Disposal
Morgan Crucible Co PLC
30 September 2005
FOR IMMEDIATE RELEASE 30 September 2005
SALE OF MAGNETICS DIVISION
The Morgan Crucible Company plc ('Morgan') agrees the sale of its Magnetics
division to One Equity Partners
Morgan today announces that it has agreed to sell its Magnetics division to One
Equity Partners ('OEP'), for £225 million payable in cash at completion along
with the assumption by OEP of unfunded IAS19 pension and employee benefit
liabilities. Completion of the transaction, which is subject among other things
to shareholder approval and clearance from the competition authorities in
Germany and Austria, is expected in November 2005.
Warren Knowlton, Chief Executive Officer of Morgan, said:
'The sale of Magnetics creates both value and opportunity for Morgan
shareholders. This transaction delivers cash proceeds of £225 million, plus the
reduction of our pension and employee benefit liabilities by c.£75 million,
giving a total enterprise value of c.£300 million. This represents a post tax
gain on disposal of the Magnetics division in excess of £50 million.
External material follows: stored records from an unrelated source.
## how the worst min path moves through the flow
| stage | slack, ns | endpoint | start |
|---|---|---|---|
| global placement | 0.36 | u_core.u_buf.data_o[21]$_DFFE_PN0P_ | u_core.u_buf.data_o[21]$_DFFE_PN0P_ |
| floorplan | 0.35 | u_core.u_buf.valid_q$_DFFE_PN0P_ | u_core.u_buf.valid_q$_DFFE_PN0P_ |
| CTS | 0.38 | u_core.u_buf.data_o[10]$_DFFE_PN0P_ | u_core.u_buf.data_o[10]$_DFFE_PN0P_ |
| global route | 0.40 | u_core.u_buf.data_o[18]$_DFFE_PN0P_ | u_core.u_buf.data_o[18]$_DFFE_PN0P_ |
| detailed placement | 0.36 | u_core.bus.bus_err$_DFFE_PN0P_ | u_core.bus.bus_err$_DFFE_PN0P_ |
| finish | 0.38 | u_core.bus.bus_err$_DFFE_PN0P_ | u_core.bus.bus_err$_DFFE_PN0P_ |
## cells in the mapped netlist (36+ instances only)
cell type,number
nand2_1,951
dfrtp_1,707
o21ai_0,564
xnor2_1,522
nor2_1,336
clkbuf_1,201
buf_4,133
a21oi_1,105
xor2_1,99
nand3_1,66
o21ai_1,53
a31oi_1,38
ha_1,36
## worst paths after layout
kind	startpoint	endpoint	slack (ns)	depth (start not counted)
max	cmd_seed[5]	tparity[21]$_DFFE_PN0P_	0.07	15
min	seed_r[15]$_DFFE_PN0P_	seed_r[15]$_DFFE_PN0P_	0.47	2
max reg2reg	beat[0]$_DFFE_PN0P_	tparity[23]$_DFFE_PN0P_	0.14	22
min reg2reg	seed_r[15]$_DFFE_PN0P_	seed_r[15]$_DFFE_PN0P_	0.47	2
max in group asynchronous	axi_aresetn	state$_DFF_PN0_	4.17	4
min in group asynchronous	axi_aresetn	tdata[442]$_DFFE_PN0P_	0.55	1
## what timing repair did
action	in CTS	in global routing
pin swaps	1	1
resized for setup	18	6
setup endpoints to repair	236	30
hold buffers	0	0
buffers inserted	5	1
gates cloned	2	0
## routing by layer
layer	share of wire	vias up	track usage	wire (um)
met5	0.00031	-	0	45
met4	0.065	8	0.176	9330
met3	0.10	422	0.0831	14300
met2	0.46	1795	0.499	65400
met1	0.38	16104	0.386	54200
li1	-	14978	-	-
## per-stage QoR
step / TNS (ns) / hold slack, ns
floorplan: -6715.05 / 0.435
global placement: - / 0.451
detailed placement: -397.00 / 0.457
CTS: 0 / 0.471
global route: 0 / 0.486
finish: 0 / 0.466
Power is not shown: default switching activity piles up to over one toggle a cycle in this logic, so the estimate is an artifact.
<file path="config.mk">
export PLATFORM = sky130hd
export DESIGN_NAME = rom_loader
export DESIGN_NICKNAME = d
export VERILOG_FILES = /design/src/rtl/rom_loader.sv
export SDC_FILE = /design/constraint.sdc
export NUM_CORES = 1
export LEC_CHECK = 0
export ABC_CLOCK_PERIOD_IN_PS = 4000
export BUFFER_PORTS_ARGS = -buffer_cell sky130_fd_sc_hd__buf_4
export CORE_ASPECT_RATIO = 0.9
export CORE_UTILIZATION = 40
export DETAILED_ROUTE_END_ITERATION = 8
export GPL_TIMING_DRIVEN = 0
export PLACE_DENSITY = 0.66
export SLEW_MARGIN = 20
export SYNTH_ARGS = -nofsm -noshare
export SYNTH_HDL_FRONTEND = slang
export SYNTH_SLANG_ARGS = --single-unit
</file>
<file path="constraint.sdc">
create_clock -name clock -period 4 [get_ports clock]
set_input_delay 0.8 -clock clock [delete_from_list [all_inputs] [get_ports clock]]
set_output_delay 0.8 -clock clock [all_outputs]
set_load 0.02 [all_outputs]
</file>
--- src/rtl/fft_frame_scheduler.sv ---
`default_nettype none
// ---------------------------------------------------------------------------
// fft_frame_scheduler : ping-pong frame banking and FFT stream/drain sequencing
// Revision 1.0
// ---------------------------------------------------------------------------
module fft_frame_scheduler #(
  parameter int FRAME_LEN = 512,
  parameter int ADDR_W    = 9,
  parameter int OVR_W     = 8
) (
  input  logic              clk,
  input  logic              reset_n,
  input  logic              enable,
  input  logic              sample_valid,
  output logic              wr_en,
  output logic              wr_bank,
  output logic [ADDR_W-1:0] wr_addr,
  output logic              rd_en,
  output logic              rd_bank,
  output logic [ADDR_W-2:0] rd_addr,
  output logic              fft_next,
  input  logic              fft_next_out,
  output logic              out_valid,
  output logic [ADDR_W-2:0] out_index,
  output logic              frame_done,
  output logic              busy,
  output logic [OVR_W-1:0]  overrun
);

  typedef enum logic [1:0] {
    S_IDLE     = 2'd0,
    S_STREAM   = 2'd1,
    S_WAIT_OUT = 2'd2,
    S_DRAIN    = 2'd3
  } state_t;

  localparam logic [ADDR_W-1:0] LAST_ADDR = '1;
  localparam logic [ADDR_W-2:0] LAST_PAIR = '1;
  localparam logic [ADDR_W-2:0] PAIR_ONE  = {{(ADDR_W-2){1'b0}}, 1'b1};

  state_t            state, state_nxt;
  logic [ADDR_W-2:0] cnt, cnt_nxt;
  logic [1:0]        full;
  logic              wr_bank_q;
  logic [ADDR_W-1:0] wr_addr_q;
  logic [OVR_W-1:0]  overrun_q;
  logic              done_q;
  logic              done_set;
  logic              release_set;
  logic              rel_pending;
  logic              rel_bank;
  logic              rd_bank_q;
  logic              do_write;
  logic              do_drop;

  assign do_write = sample_valid && !full[wr_bank_q];
  assign do_drop  = sample_valid &&  full[wr_bank_q];

  // Gated by reset_n so no write strobe escapes while the block is held in reset.
  assign wr_en      = do_write && reset_n;
  assign wr_bank    = wr_bank_q;
  assign wr_addr    = wr_addr_q;
  assign rd_bank    = rd_bank_q;
  assign overrun    = overrun_q;
  assign frame_done = done_q;
  assign busy       = (state != S_IDLE);

  always_comb begin
    state_nxt   = state;
    cnt_nxt     = cnt;
    fft_next    = 1'b0;
    rd_en       = 1'b0;
    rd_addr     = '0;
    out_valid   = 1'b0;
    out_index   = '0;
    done_set    = 1'b0;
    release_set = 1'b0;
    case (state)
      S_IDLE: begin
        if (enable && full[rd_bank_q]) begin
          fft_next  = 1'b1;
          rd_en     = 1'b1;
          cnt_nxt   = PAIR_ONE;
          state_nxt = S_STREAM;
        end
      end
      S_STREAM: begin
        rd_en   = 1'b1;
        rd_addr = cnt;
        cnt_nxt = cnt + 1'b1;
        if (cnt == LAST_PAIR) begin
          release_set = 1'b1;
          cnt_nxt     = '0;
          state_nxt   = S_WAIT_OUT;
        end
      end
      S_WAIT_OUT: begin
        if (fft_next_out) begin
          cnt_nxt   = '0;
          state_nxt = S_DRAIN;
        end
      end
      S_DRAIN: begin
        out_valid = 1'b1;
        out_index = cnt;
        cnt_nxt   = cnt + 1'b1;
        if (cnt == LAST_PAIR) begin
          done_set  = 1'b1;
          cnt_nxt   = '0;
          state_nxt = S_IDLE;
        end
      end
      default: state_nxt = S_IDLE;
    endcase
  end

  always_ff @(posedge clk or negedge reset_n) begin
    if (!reset_n) begin
      state       <= S_IDLE;
      cnt         <= '0;
      done_q      <= 1'b0;
      rd_bank_q   <= 1'b0;
      rel_pending <= 1'b0;
      rel_bank    <= 1'b0;
    end else begin
      state       <= state_nxt;
      cnt         <= cnt_nxt;
      done_q      <= done_set;
      rel_pending <= release_set;
      if (release_set) begin
        rel_bank  <= rd_bank_q;
        rd_bank_q <= ~rd_bank_q;
      end
    end
  end

  // The release takes effect one cycle late, so a strobe coinciding with it is still dropped.
  always_ff @(posedge clk or negedge reset_n) begin
    if (!reset_n) begin
      full      <= 2'b00;
      wr_bank_q <= 1'b0;
      wr_addr_q <= '0;
      overrun_q <= '0;
    end else begin
      if (do_write) begin
        if (wr_addr_q == LAST_ADDR) begin
          full[wr_bank_q] <= 1'b1;
          wr_addr_q       <= '0;
          wr_bank_q       <= ~wr_bank_q;
        end else begin
          wr_addr_q <= wr_addr_q + 1'b1;
        end
      end
      if (rel_pending) begin
        full[rel_bank] <= 1'b0;
      end
      if (do_drop && (overrun_q != {OVR_W{1'b1}})) begin
        overrun_q <= overrun_q + 1'b1;
      end
    end
  end

endmodule
`default_nettype wire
The sale
price represents a multiple of 1.7x sales and 21.1x EBITA* for the year ended 4
January 2005.
'This continues the transformation of Morgan. We are now in a position to
accelerate the strategic development of the Group, rigorously focusing on those
businesses where we have Number 1 or 2 positions in our target markets, through
both organic investment and selected bolt-on acquisitions. The Board intends to
pay down some bank debt and will consider making advance payments into our UK
pension funds, and if appropriate, the Board will give consideration to buying
back some shares.
'Our profit improvement plan remains firmly on track to meet or exceed the 10%
operating margin target by the end of 2006.'
Enquiries:
The Morgan Crucible Company plc 01753 837000
Warren Knowlton - Chief Executive Officer
Mark Robertshaw - Chief Financial Officer
JPMorgan Cazenove 020 7588 2828
Julian Cazalet
Robert Constant
Chris Byrne
Finsbury 020 7251 3801
Rupert Younger
Robin Walker
This summary should be read in conjunction with the full text of the following
announcement. There will be a meeting for analysts at 2.30pm today at Cazenove,
20 Moorgate, EC2R 6DA.
*EBITA = Operating profit before financing costs, restructuring costs and
property disposals
30 September 2005
The Morgan Crucible Company plc
SALE OF MAGNETICS DIVISION
Morgan agrees the sale of Magnetics to One Equity Partners for £300 million
INTRODUCTION
The Morgan Crucible Company plc ('Morgan') announces that it has today entered
into a conditional agreement to sell its Magnetics Division ('Magnetics') to One
Equity Partners LLC ('OEP') for c.£300 million, comprising £225 million payable
in cash at completion plus the assumption of c.£75 million of International
Accounting Standard ('IAS') 19 pension and employee benefits liabilities (the
'Sale'). The Sale is conditional among other things on shareholder approval and
a circular containing a notice convening an extraordinary general meeting, at
which a resolution to approve the Sale will be proposed, will be sent to
shareholders shortly.
INFORMATION ON MAGNETICS DIVISION
Morgan's Magnetics business comprises Vacuumschmelze, a company based in Hanau
in Germany and that company's subsidiary operations based in Slovakia, Malaysia
and China. The company was acquired by Morgan from Siemens in 1999 for £115
million cash and £25 million debt. Magnetics employs approximately 4,000 people
worldwide including subcontractors (1,500 employees in Germany; 800 employees in
Slovakia; 1,700 employees and subcontractors in Asia). It engineers and
manufactures a wide variety of high quality magnetic materials, parts, inductive
components and integrated systems. As a diversified supplier, Magnetics provides
its customers with a global, single-point sourcing capability and customised
solutions to meet their specific needs. Magnetics' products are used in a wide
variety of industrial sectors, from aircraft construction to medical technology.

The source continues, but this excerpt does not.